Il faut reconnaitre le caractère sacré de la vie, c’est très simple, si vous reconnaissez l’oeuvre de Dieu soyez les premiers au front pour la protéger !
Nous ne devons pas détruire la vie à laquelle nous devons la vie.

Dans ta vision quels sont les piliers les plus importants?

Ne pas éduquer dans la compétitivité, l’enfant est endoctriné pour qu’il soit adapté au système, qu’il soit le meilleur…. L’enfant a la terreur d’échouer et cette terreur fait qu’on regarde l’autre comme un concurrent, cela fait un adulte angoissé et compétitif.
La guerre fabrique des héros, on vient de tuer mais on est décoré…

J’ai dit à Jean-Marie Pelt, « Écoute je n’y comprends plus rien alors, toi, penses-tu que Satan existe ? »

il m’a dit « Et tu en doutes ? »

Il faut aimer, s’entraider, c’est tellement plus facile que la dualité, pourquoi ces choses simples nous n’arrivons pas à les comprendre !

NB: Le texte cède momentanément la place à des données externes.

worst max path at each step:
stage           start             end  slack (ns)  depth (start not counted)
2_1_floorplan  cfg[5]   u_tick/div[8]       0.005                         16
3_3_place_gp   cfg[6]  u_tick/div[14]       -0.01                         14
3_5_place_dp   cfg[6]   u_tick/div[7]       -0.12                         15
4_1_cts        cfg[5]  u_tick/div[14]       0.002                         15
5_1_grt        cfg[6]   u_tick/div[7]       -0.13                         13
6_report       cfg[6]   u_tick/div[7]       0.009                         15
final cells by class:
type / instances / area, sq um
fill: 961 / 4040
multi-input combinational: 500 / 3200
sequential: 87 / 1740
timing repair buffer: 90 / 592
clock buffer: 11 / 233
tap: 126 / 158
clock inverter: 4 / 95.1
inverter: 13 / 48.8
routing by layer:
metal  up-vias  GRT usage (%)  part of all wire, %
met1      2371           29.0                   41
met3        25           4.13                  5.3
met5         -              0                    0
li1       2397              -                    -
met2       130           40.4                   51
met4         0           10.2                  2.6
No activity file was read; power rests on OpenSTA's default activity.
**src/design/mcidec_pkg.sv**
```systemverilog
package mcidec_pkg;
	localparam int ADDR_W = 8;
	localparam int PC_W = 15;
	localparam int PTR_W = 16;
	// ************************
	// Register byte offsets
	// ************************
	localparam logic [7:0] OFF_INSTR = 8'h00;
	localparam logic [7:0] OFF_ACC = 8'h04;
	localparam logic [7:0] OFF_STATUS = 8'h08;
	localparam logic [7:0] OFF_PTR0 = 8'h0C;
	localparam logic [7:0] OFF_PTR1 = 8'h10;
	localparam logic [7:0] OFF_PC = 8'h14;
	localparam logic [7:0] OFF_CONFIG = 8'h18;
	localparam logic [7:0] OFF_MEM_ADDR = 8'h1C;
	localparam logic [7:0] OFF_MEM_DATA = 8'h20;
	localparam logic [7:0] OFF_CYCLES = 8'h24;
	localparam logic [7:0] OFF_DIR_BASE = 8'h40;
	localparam int ST_BUSY = 7;
	localparam logic [1:0] RESP_OKAY = 2'h0;
	localparam logic [1:0] RESP_SLVERR = 2'h2;
	// ************************
	// Reset values and cycle counts
	// ************************
	localparam logic [7:0] RST_ACC = 8'h00;
	localparam logic [7:0] RST_CONFIG = 8'hFF;
	localparam logic [7:0] RST_DIR = 8'hFF;
	localparam logic [PC_W-1:0] RST_PC = 15'h0000;
	localparam logic [PTR_W-1:0] RST_PTR = 16'h0000;
	localparam logic [1:0] CYC_BASE = 2'h1;
	localparam logic [1:0] CYC_EXTRA = 2'h1;
	// ************************
	// Opcode patterns
	// ************************
	localparam logic [13:0] OPC_IDLE = 14'h0000;
	localparam logic [13:0] OPC_SWRESET = 14'h0001;
	localparam logic [13:0] OPC_RETURN = 14'h0008;
	localparam logic [13:0] OPC_INTEXIT = 14'h0009;
	localparam logic [13:0] OPC_ACC_INDEXED_INVOKE = 14'h000A;
	localparam logic [13:0] OPC_BRW = 14'h000B;
	localparam logic [13:0] OPC_CONFIG = 14'h0062;
	localparam logic [13:0] OPC_STANDBY = 14'h0063;
	localparam logic [13:0] OPC_KICK = 14'h0064;
	localparam logic [10:0] PFX_DIR = 11'h00C;
	localparam logic [9:0] PFX_IND_MOD = 10'h001;
	localparam logic [4:0] PFX_JREL = 5'h19;
	localparam logic [2:0] PFX_INVOKE = 3'h4;
	localparam logic [2:0] PFX_JABS = 3'h5;
	localparam logic [5:0] PFX_RETLIT = 6'h34;
	localparam logic [6:0] PFX_PADD = 7'h62;
	localparam logic [5:0] PFX_IND_IDX = 6'h3F;
	localparam logic [5:0] PFX_ANDLIT = 6'h39;
	localparam logic [5:0] PFX_ADDLIT = 6'h3E;
	localparam logic [5:0] PFX_ANDFILE = 6'h05;
	localparam logic [6:0] F_PORT1 = 7'h01;
	// Pointer update modifier: bit1 selects post, bit0 selects decrement
	localparam logic [1:0] MOD_PRE_INC = 2'h0;
	localparam logic [1:0] MOD_PRE_DEC = 2'h1;
	localparam logic [1:0] MOD_POST_INC = 2'h2;
	localparam logic [1:0] MOD_POST_DEC = 2'h3;
	typedef enum logic [4:0] {
		OP_IDLE = 5'b00000, OP_SWRESET = 5'b00001, OP_RETURN = 5'b00010,
		OP_INTEXIT = 5'b00011, OP_ACC_INDEXED_INVOKE = 5'b00100, OP_BRW = 5'b00101,
		OP_CONFIG = 5'b00110, OP_STANDBY = 5'b00111, OP_KICK = 5'b01000,
		OP_DIR = 5'b01001, OP_LOAD_MOD = 5'b01010, OP_STORE_MOD = 5'b01011,
		OP_JREL = 5'b01100, OP_INVOKE = 5'b01101, OP_JABS = 5'b01110,
		OP_RETLIT = 5'b01111, OP_PADD = 5'b10000, OP_LOAD_IDX = 5'b10001,
		OP_STORE_IDX = 5'b10010, OP_ANDLIT = 5'b10011, OP_ADDLIT = 5'b10100,
		OP_ANDFILE = 5'b10101
	} mcidec_op_t;
	typedef struct packed {
		logic gie;
		logic standby;
		logic timeout_flag;
		logic power_down_flag;
		logic z;
		logic dc;
		logic c;
	} mcidec_status_t;
	localparam mcidec_status_t RST_STATUS = '{gie: 1'b0, standby: 1'b0,
		timeout_flag: 1'b1, power_down_flag: 1'b1, z: 1'b0, dc: 1'b0, c: 1'b0};
endpackage

```
**src/design/mcidec_core.sv**
```systemverilog
`timescale 1ns/10ps
// Summary of operation
// - Program counter change costs two cycles, second one idle.
// - Indirect port access with pointer top bit set adds one cycle.
// - Decode pc-relative jump (9-bit signed) and accumulator-relative jump.
// - Decode subroutine invoke, absolute jump, accumulator-indexed invoke; two cycles.
// - Interrupt exit pops return address in two cycles.
// - Plain return pops return address into program counter, two cycles.
// - Return with literal loads accumulator and returns, two cycles.
// - Watchdog kick clears watchdog, sets timeout and power-down flags.
// - Standby entry sets timeout flag, clears power-down flag, enters standby.
// - Software reset instruction resets core state, but not bus state, last instruction or cycle count.
// - Load-configuration copies accumulator into prescale configuration register.
// - Load-direction copies accumulator into selected direction register.
// - Pointer-add-literal selects pointer by n, one cycle, no status change.
// - Pointer-add-literal adds signed 6-bit field to full 16-bit pointer.
// - Pointer arithmetic wraps modulo 16 bits.
// - Indirect load with modifier updates accumulator, pointer and zero flag.
// - Indexed indirect load reads pointer plus offset, updates zero flag.
// - Indirect store with modifier writes accumulator, no status change.
// - Indexed indirect store writes accumulator at pointer plus offset.
// - And-literal updates accumulator and zero flag only.
// - Add-literal updates accumulator, carry, digit carry and zero.
// - And-with-file writes accumulator or file by d, zero flag only.
module mcidec_core #(
	parameter int DMEM_DEPTH = 128, // Data memory bytes
	parameter int STACK_DEPTH = 16 // Return stack entries
) (
	input wire logic aclk, // Clock
	input wire logic aresetn, // Synchronous reset, active low
	input wire logic [mcidec_pkg::ADDR_W-1:0] awaddr, // Write address
	input wire logic [2:0] awprot, // Unused protection
	input wire logic awvalid, // Write address valid
	output logic awready, // Write address ready
	input wire logic [31:0] wdata, // Write data
	input wire logic [3:0] wstrb, // Byte enables
	input wire logic wvalid, // Write data valid
	output logic wready, // Write data ready
	output logic [1:0] bresp, // Write response
	output logic bvalid, // Write response valid
	input wire logic bready, // Write response ready
	input wire logic [mcidec_pkg::ADDR_W-1:0] araddr, // Read address
	input wire logic [2:0] arprot, // Unused protection
	input wire logic arvalid, // Read address valid
	output logic arready, // Read address ready
	output logic [31:0] rdata, // Read data
	output logic [1:0] rresp, // Read response
	output logic rvalid, // Read data valid
	input wire logic rready, // Read data ready
	output logic wdt_clear, // Watchdog clear pulse
	output logic standby, // Standby mode level
	output logic soft_reset, // Software reset pulse
	output logic [7:0] config_out, // Timer prescale configuration
	output logic [63:0] dir_out // Eight pin direction registers
);
	localparam int MAW = $clog2(DMEM_DEPTH);
	localparam int SPW = $clog2(STACK_DEPTH);
	localparam int PW = mcidec_pkg::PTR_W;
	localparam int CW = mcidec_pkg::PC_W;

	initial begin
		if (DMEM_DEPTH < 128 || DMEM_DEPTH > 65536 || (1 << MAW) != DMEM_DEPTH)
			$error("DMEM_DEPTH must be a power of two from 128 to 65536");
		if (STACK_DEPTH < 2 || (1 << SPW) != STACK_DEPTH)
			$error("STACK_DEPTH must be a power of two of at least 2");
	end

	// ************************
	// State
	// ************************
	logic [7:0] acc, next_acc;
	mcidec_pkg::mcidec_status_t st, next_st;
	logic [PW-1:0] ptr0, ptr1, next_ptr0, next_ptr1;
	logic [CW-1:0] pc, next_pc;
	logic [SPW-1:0] sp, next_sp;
	logic [CW-1:0] stack [STACK_DEPTH];
	logic [7:0] mem [DMEM_DEPTH];
	logic [7:0] dir_reg [8];
	logic [PW-1:0] mem_addr, next_mem_addr;
	logic [13:0] last_ins;
	logic [1:0] busy_cnt, last_cyc, cyc;
	logic aw_rdy, ar_rdy, w_fire, r_fire, exec, w_ok;
	logic push, mem_we, cfg_we, dir_we, kick, stby, swrst, pc_chg, ind_extra;
	logic [CW-1:0] push_val;
	logic [PW-1:0] mem_wa, ea, ptr_cur, ptr_step;
	logic [7:0] mem_wd, mem_rd, rd_data_lo;
	logic [31:0] rd_data;
	logic rd_ok;
	logic [13:0] ins;
	mcidec_pkg::mcidec_op_t op;

	function automatic logic [31:0] strb_merge(input logic [31:0] old, input logic [31:0] nw,
			input logic [3:0] s);
		logic [31:0] r;
		r = old;
		for (int i = 0; i < 4; i++) begin
			if (s[i]) begin
				r[8*i +: 8] = nw[8*i +: 8];
			end
		end
		return r;
	endfunction

	function automatic mcidec_pkg::mcidec_op_t op_decode(input logic [13:0] i);
		mcidec_pkg::mcidec_op_t o;
		o = mcidec_pkg::OP_IDLE;
		if (i == mcidec_pkg::OPC_SWRESET) o = mcidec_pkg::OP_SWRESET;
		else if (i == mcidec_pkg::OPC_RETURN) o = mcidec_pkg::OP_RETURN;
		else if (i == mcidec_pkg::OPC_INTEXIT) o = mcidec_pkg::OP_INTEXIT;
		else if (i == mcidec_pkg::OPC_ACC_INDEXED_INVOKE) o = mcidec_pkg::OP_ACC_INDEXED_INVOKE;
		else if (i == mcidec_pkg::OPC_BRW) o = mcidec_pkg::OP_BRW;
		else if (i == mcidec_pkg::OPC_CONFIG) o = mcidec_pkg::OP_CONFIG;
		else if (i == mcidec_pkg::OPC_STANDBY) o = mcidec_pkg::OP_STANDBY;
		else if (i == mcidec_pkg::OPC_KICK) o = mcidec_pkg::OP_KICK;
		else if (i[13:3] == mcidec_pkg::PFX_DIR) o = mcidec_pkg::OP_DIR;
		else if (i[13:4] == mcidec_pkg::PFX_IND_MOD)
			o = i[3] ? mcidec_pkg::OP_STORE_MOD : mcidec_pkg::OP_LOAD_MOD;
		else if (i[13:9] == mcidec_pkg::PFX_JREL) o = mcidec_pkg::OP_JREL;
		else if (i[13:11] == mcidec_pkg::PFX_INVOKE) o = mcidec_pkg::OP_INVOKE;
		else if (i[13:11] == mcidec_pkg::PFX_JABS) o = mcidec_pkg::OP_JABS;
		else if (i[13:8] == mcidec_pkg::PFX_RETLIT) o = mcidec_pkg::OP_RETLIT;
		else if (i[13:7] == mcidec_pkg::PFX_PADD) o = mcidec_pkg::OP_PADD;
		else if (i[13:8] == mcidec_pkg::PFX_IND_IDX)
			o = i[7] ? mcidec_pkg::OP_STORE_IDX : mcidec_pkg::OP_LOAD_IDX;
		else if (i[13:8] == mcidec_pkg::PFX_ANDLIT) o = mcidec_pkg::OP_ANDLIT;
		else if (i[13:8] == mcidec_pkg::PFX_ADDLIT) o = mcidec_pkg::OP_ADDLIT;
		else if (i[13:8] == mcidec_pkg::PFX_ANDFILE) o = mcidec_pkg::OP_ANDFILE;
		return o;
	endfunction

	// ************************
	// Bus slave
	// ************************
	// A new instruction is refused until the previous one has used its cycles
	assign w_fire = aw_rdy && awvalid && wvalid;
	assign r_fire = ar_rdy && arvalid;
	assign exec = w_fire && awaddr == mcidec_pkg::OFF_INSTR;
	assign awready = aw_rdy;
	assign wready = aw_rdy;
	assign arready = ar_rdy;

	always_comb begin
		unique case (awaddr)
			mcidec_pkg::OFF_INSTR, mcidec_pkg::OFF_ACC, mcidec_pkg::OFF_STATUS,
			mcidec_pkg::OFF_PTR0, mcidec_pkg::OFF_PTR1, mcidec_pkg::OFF_PC,
			mcidec_pkg::OFF_MEM_ADDR, mcidec_pkg::OFF_MEM_DATA: w_ok = 1'b1;
			default: w_ok = 1'b0;
		endcase
	end

	always_ff @(posedge aclk) begin
		if (!aresetn) begin
			aw_rdy <= 1'b0;
			bvalid <= 1'b0;
			bresp <= mcidec_pkg::RESP_OKAY;
		end else begin
			aw_rdy <= !aw_rdy && awvalid && wvalid && !bvalid && busy_cnt == 2'h0;
			if (w_fire) begin
				bvalid <= 1'b1;
				bresp <= w_ok ? mcidec_pkg::RESP_OKAY : mcidec_pkg::RESP_SLVERR;
			end else if (bready) begin
				bvalid <= 1'b0;
			end
		end
	end

	always_comb begin
		rd_ok = 1'b1;
		rd_data = 32'h0000_0000;
		if (araddr[7:5] == mcidec_pkg::OFF_DIR_BASE[7:5] && araddr[1:0] == 2'h0) begin
			rd_data = {24'h000000, dir_reg[araddr[4:2]]};
		end else begin
			unique case (araddr)
				mcidec_pkg::OFF_INSTR: rd_data = {18'h00000, last_ins};
				mcidec_pkg::OFF_ACC: rd_data = {24'h000000, acc};
				mcidec_pkg::OFF_STATUS: rd_data = {24'h000000, busy_cnt != 2'h0, st};
				mcidec_pkg::OFF_PTR0: rd_data = {16'h0000, ptr0};
				mcidec_pkg::OFF_PTR1: rd_data = {16'h0000, ptr1};
				mcidec_pkg::OFF_PC: rd_data = {17'h00000, pc};
				mcidec_pkg::OFF_CONFIG: rd_data = {24'h000000, config_out};
				mcidec_pkg::OFF_MEM_ADDR: rd_data = {16'h0000, mem_addr};
				mcidec_pkg::OFF_MEM_DATA: rd_data = {24'h000000, rd_data_lo};
				mcidec_pkg::OFF_CYCLES: rd_data = {30'h00000000, last_cyc};
				default: rd_ok = 1'b0;
			endcase
		end
	end
	assign rd_data_lo = mem[mem_addr[MAW-1:0]];

	always_ff @(posedge aclk) begin
		if (!aresetn) begin
			ar_rdy <= 1'b0;
			rvalid <= 1'b0;
			rdata <= 32'h0000_0000;
			rresp <= mcidec_pkg::RESP_OKAY;
		end else begin
			ar_rdy <= !ar_rdy && arvalid && !rvalid;
			if (r_fire) begin
				rvalid <= 1'b1;
				rdata <= rd_data;
				rresp <= rd_ok ? mcidec_pkg::RESP_OKAY : mcidec_pkg::RESP_SLVERR;
			end else if (rready) begin
				rvalid <= 1'b0;
			end
		end
	end

	// ************************
	// Effective address
	// ************************
	assign ins = wdata[13:0];
	assign op = op_decode(ins);

	always_comb begin
		ind_extra = 1'b0;
		ptr_cur = ptr0;
		ea = ptr0;
		unique case (op)
			mcidec_pkg::OP_LOAD_MOD, mcidec_pkg::OP_STORE_MOD: begin
				ptr_cur = ins[2] ? ptr1 : ptr0;
				ea = ins[1] ? ptr_cur : ptr_step;
				ind_extra = ptr_cur[PW-1];
			end
			mcidec_pkg::OP_LOAD_IDX, mcidec_pkg::OP_STORE_IDX, mcidec_pkg::OP_PADD: begin
				ptr_cur = ins[6] ? ptr1 : ptr0;
				ea = ptr_cur + {{10{ins[5]}}, ins[5:0]};
				ind_extra = ptr_cur[PW-1] && op != mcidec_pkg::OP_PADD;
			end
			mcidec_pkg::OP_ANDFILE: begin
				ptr_cur = ins[0] ? ptr1 : ptr0;
				// Addresses 0 and 1 are the indirect access ports
				if (ins[6:0] <= mcidec_pkg::F_PORT1) begin
					ea = ptr_cur;
					ind_extra = ptr_cur[PW-1];
				end else begin
					ea = {9'h000, ins[6:0]};
				end
			end
			default: ea = ptr0;
		endcase
	end
	// Modifier bit0 picks decrement, wrapping in 16 bits
	assign ptr_step = ins[0] ? ptr_cur - 16'h0001 : ptr_cur + 16'h0001;
	assign mem_rd = mem[ea[MAW-1:0]];

	// ************************
	// Execute
	// ************************
	always_comb begin
		logic [8:0] sum;
		logic [4:0] hsum;
		logic [7:0] res;
		sum = {1'b0, acc} + {1'b0, ins[7:0]};
		hsum = {1'b0, acc[3:0]} + {1'b0, ins[3:0]};
		res = acc & mem_rd;
		next_acc = acc;
		next_st = st;
		next_ptr0 = ptr0;
		next_ptr1 = ptr1;
		next_pc = pc + 15'h0001;
		next_sp = sp;
		next_mem_addr = mem_addr;
		push = 1'b0;
		push_val = pc + 15'h0001;
		mem_we = 1'b0;
		mem_wa = ea;
		mem_wd = acc;
		cfg_we = 1'b0;
		dir_we = 1'b0;
		kick = 1'b0;
		stby = 1'b0;
		swrst = 1'b0;
		pc_chg = 1'b0;
		if (exec) begin
			next_st.standby = 1'b0;
			unique case (op)
				mcidec_pkg::OP_JREL: begin
					next_pc = pc + 15'h0001 + {{6{ins[8]}}, ins[8:0]};
					pc_chg = 1'b1;
				end
				mcidec_pkg::OP_BRW: begin
					next_pc = pc + 15'h0001 + {7'h00, acc};
					pc_chg = 1'b1;
				end
				mcidec_pkg::OP_INVOKE, mcidec_pkg::OP_JABS: begin
					next_pc = {pc[14:11], ins[10:0]};
					push = op == mcidec_pkg::OP_INVOKE;
					pc_chg = 1'b1;
				end
				mcidec_pkg::OP_ACC_INDEXED_INVOKE: begin
					next_pc = {pc[14:8], acc};
					push = 1'b1;
					pc_chg = 1'b1;
				end
				mcidec_pkg::OP_RETURN, mcidec_pkg::OP_INTEXIT, mcidec_pkg::OP_RETLIT: begin
					next_sp = sp - 1'b1;
					next_pc = stack[next_sp];
					pc_chg = 1'b1;
					if (op == mcidec_pkg::OP_INTEXIT) next_st.gie = 1'b1;
					if (op == mcidec_pkg::OP_RETLIT) next_acc = ins[7:0];
				end
				mcidec_pkg::OP_KICK: begin
					kick = 1'b1;
					next_st.timeout_flag = 1'b1;
					next_st.power_down_flag = 1'b1;
				end
				mcidec_pkg::OP_STANDBY: begin
					stby = 1'b1;
					next_st.standby = 1'b1;
					next_st.timeout_flag = 1'b1;
					next_st.power_down_flag = 1'b0;
				end
				mcidec_pkg::OP_SWRESET: swrst = 1'b1;
				mcidec_pkg::OP_CONFIG: cfg_we = 1'b1;
				mcidec_pkg::OP_DIR: dir_we = 1'b1;
				mcidec_pkg::OP_PADD: begin
					if (ins[6]) next_ptr1 = ea;
					else next_ptr0 = ea;
				end
				mcidec_pkg::OP_LOAD_MOD, mcidec_pkg::OP_STORE_MOD: begin
					if (ins[2]) next_ptr1 = ptr_step;
					else next_ptr0 = ptr_step;
					if (op == mcidec_pkg::OP_LOAD_MOD) begin
						next_acc = mem_rd;
						next_st.z = mem_rd == 8'h00;
					end else begin
						mem_we = 1'b1;
					end
				end
				mcidec_pkg::OP_LOAD_IDX: begin
					next_acc = mem_rd;
					next_st.z = mem_rd == 8'h00;
				end
				mcidec_pkg::OP_STORE_IDX: mem_we = 1'b1;
				mcidec_pkg::OP_ANDLIT: begin
					next_acc = acc & ins[7:0];
					next_st.z = (acc & ins[7:0]) == 8'h00;
				end
				mcidec_pkg::OP_ADDLIT: begin
					next_acc = sum[7:0];
					next_st.c = sum[8];
					next_st.dc = hsum[4];
					next_st.z = sum[7:0] == 8'h00;
				end
				mcidec_pkg::OP_ANDFILE: begin
					mem_wd = res;
					mem_we = ins[7];
					if (!ins[7]) next_acc = res;
					next_st.z = res == 8'h00;
				end
				mcidec_pkg::OP_IDLE: next_acc = acc;
			endcase
		end else if (w_fire) begin
			next_pc = pc;
			unique case (awaddr)
				mcidec_pkg::OFF_ACC: next_acc = 8'(strb_merge({24'h0, acc}, wdata, wstrb));
				mcidec_pkg::OFF_STATUS: if (wstrb[0]) begin
					next_st.gie = wdata[6];
					next_st.z = wdata[2];
					next_st.dc = wdata[1];
					next_st.c = wdata[0];
				end
				mcidec_pkg::OFF_PTR0: next_ptr0 = 16'(strb_merge({16'h0, ptr0}, wdata, wstrb));
				mcidec_pkg::OFF_PTR1: next_ptr1 = 16'(strb_merge({16'h0, ptr1}, wdata, wstrb));
				mcidec_pkg::OFF_PC: next_pc = 15'(strb_merge({17'h0, pc}, wdata, wstrb));
				mcidec_pkg::OFF_MEM_ADDR:
					next_mem_addr = 16'(strb_merge({16'h0, mem_addr}, wdata, wstrb));
				mcidec_pkg::OFF_MEM_DATA: begin
					mem_we = wstrb[0];
					mem_wa = mem_addr;
					mem_wd = wdata[7:0];
				end
				default: next_pc = pc;
			endcase
		end else begin
			next_pc = pc;
		end
	end

	// The idle second cycle is modelled by holding off the next instruction
	assign cyc = mcidec_pkg::CYC_BASE + (pc_chg ? mcidec_pkg::CYC_EXTRA : 2'h0)
		+ (ind_extra ? mcidec_pkg::CYC_EXTRA : 2'h0);

	always_ff @(posedge aclk) begin
		if (!aresetn || swrst) begin
			acc <= mcidec_pkg::RST_ACC;
			st <= mcidec_pkg::RST_STATUS;
			ptr0 <= mcidec_pkg::RST_PTR;
			ptr1 <= mcidec_pkg::RST_PTR;
			pc <= mcidec_pkg::RST_PC;
			sp <= '0;
			mem_addr <= mcidec_pkg::RST_PTR;
			config_out <= mcidec_pkg::RST_CONFIG;
			standby <= 1'b0;
		end else begin
			acc <= next_acc;
			st <= next_st;
			ptr0 <= next_ptr0;
			ptr1 <= next_ptr1;
			pc <= next_pc;
			sp <= push ? sp + 1'b1 : next_sp;
			mem_addr <= next_mem_addr;
			if (cfg_we) config_out <= acc;
			standby <= next_st.standby;
		end
	end

	always_ff @(posedge aclk) begin
		if (!aresetn) begin
			busy_cnt <= 2'h0;
			last_cyc <= 2'h0;
			last_ins <= 14'h0000;
			wdt_clear <= 1'b0;
			soft_reset <= 1'b0;
		end else begin
			wdt_clear <= kick;
			soft_reset <= swrst;
			if (exec) begin
				busy_cnt <= cyc - 2'h1;
				last_cyc <= cyc;
				last_ins <= ins;
			end else if (busy_cnt != 2'h0) begin
				busy_cnt <= busy_cnt - 2'h1;
			end
		end
	end

	// No reset on storage arrays; contents are undefined until written
	always_ff @(posedge aclk) begin
		if (push) stack[sp] <= push_val;
		if (mem_we) mem[mem_wa[MAW-1:0]] <= mem_wd;
	end

	genvar gi;
	generate
		for (gi = 0; gi < 8; gi++) begin : g_dir
			always_ff @(posedge aclk) begin
				if (!aresetn || swrst) begin
					dir_reg[gi] <= mcidec_pkg::RST_DIR;
					dir_out[8*gi +: 8] <= mcidec_pkg::RST_DIR;
				end else if (dir_we && ins[2:0] == 3'(gi)) begin
					dir_reg[gi] <= acc;
					dir_out[8*gi +: 8] <= acc;
				end
			end
		end
	endgenerate
endmodule

```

Nous sommes des trouillards, nous savons que nous allons mourir. On ne négocie pas avec la mort, il faut apprendre à engager une vie dans la légèreté et se préparer à cette disparition, mutation… moi je n’en sais rien, peut-être existent-ils d’autres plans de réalité mais on ne peut pas affirmer quoi que ce soit.

Tu dis que le silence est un acte spirituel fondamental?

Oui nous sommes tourmentés par le mental. Le mental c’est un truc typique et on est soit dans des souvenirs, des nostalgies… soit dans l’angoisse de demain.

Moi j’ai crevé de nostalgie à une époque quand je regrettais ma vie d’enfant, la liberté, dans ma communauté… Et c’était pour moi le bonheur…

Quand j’ai quitté ce temps là, je suis resté en regret. En même temps on est dans la peur qui nous projette en avant. Cette recherche de sécurité met en route un imaginaire, moi je ne sais pas si je vais mourir puis renaitre, je ne sais pas si la réincarnation est réelle …

Si je passe par la raison elle est incapable de me répondre. Donc je reste dans humblement dans je sais que je ne sais pas…

Donc l’essentiel est contenu dans le silence?

Il m’arrive la nuit l’été de regarder le ciel étoilé. Et je pense au sens de la vie.
Einstein était un immense scientifique et un grand mystique. Einstein avait une intuition fulgurante, c’est ce qui l’a rendu exceptionnel.

Et il s’est photographié la langue dehors. Il a tiré la langue devant l’objectif.
Il a tout expliqué avec cette langue dehors : le summum de l’humilité. Ça c’est intelligent…

* Figure de l’écologie, biologiste, écrivain, pharmacien, botaniste et homme de radio, Jean-Marie Pelt est mort à l’âge de 82 ans en décembre 2015.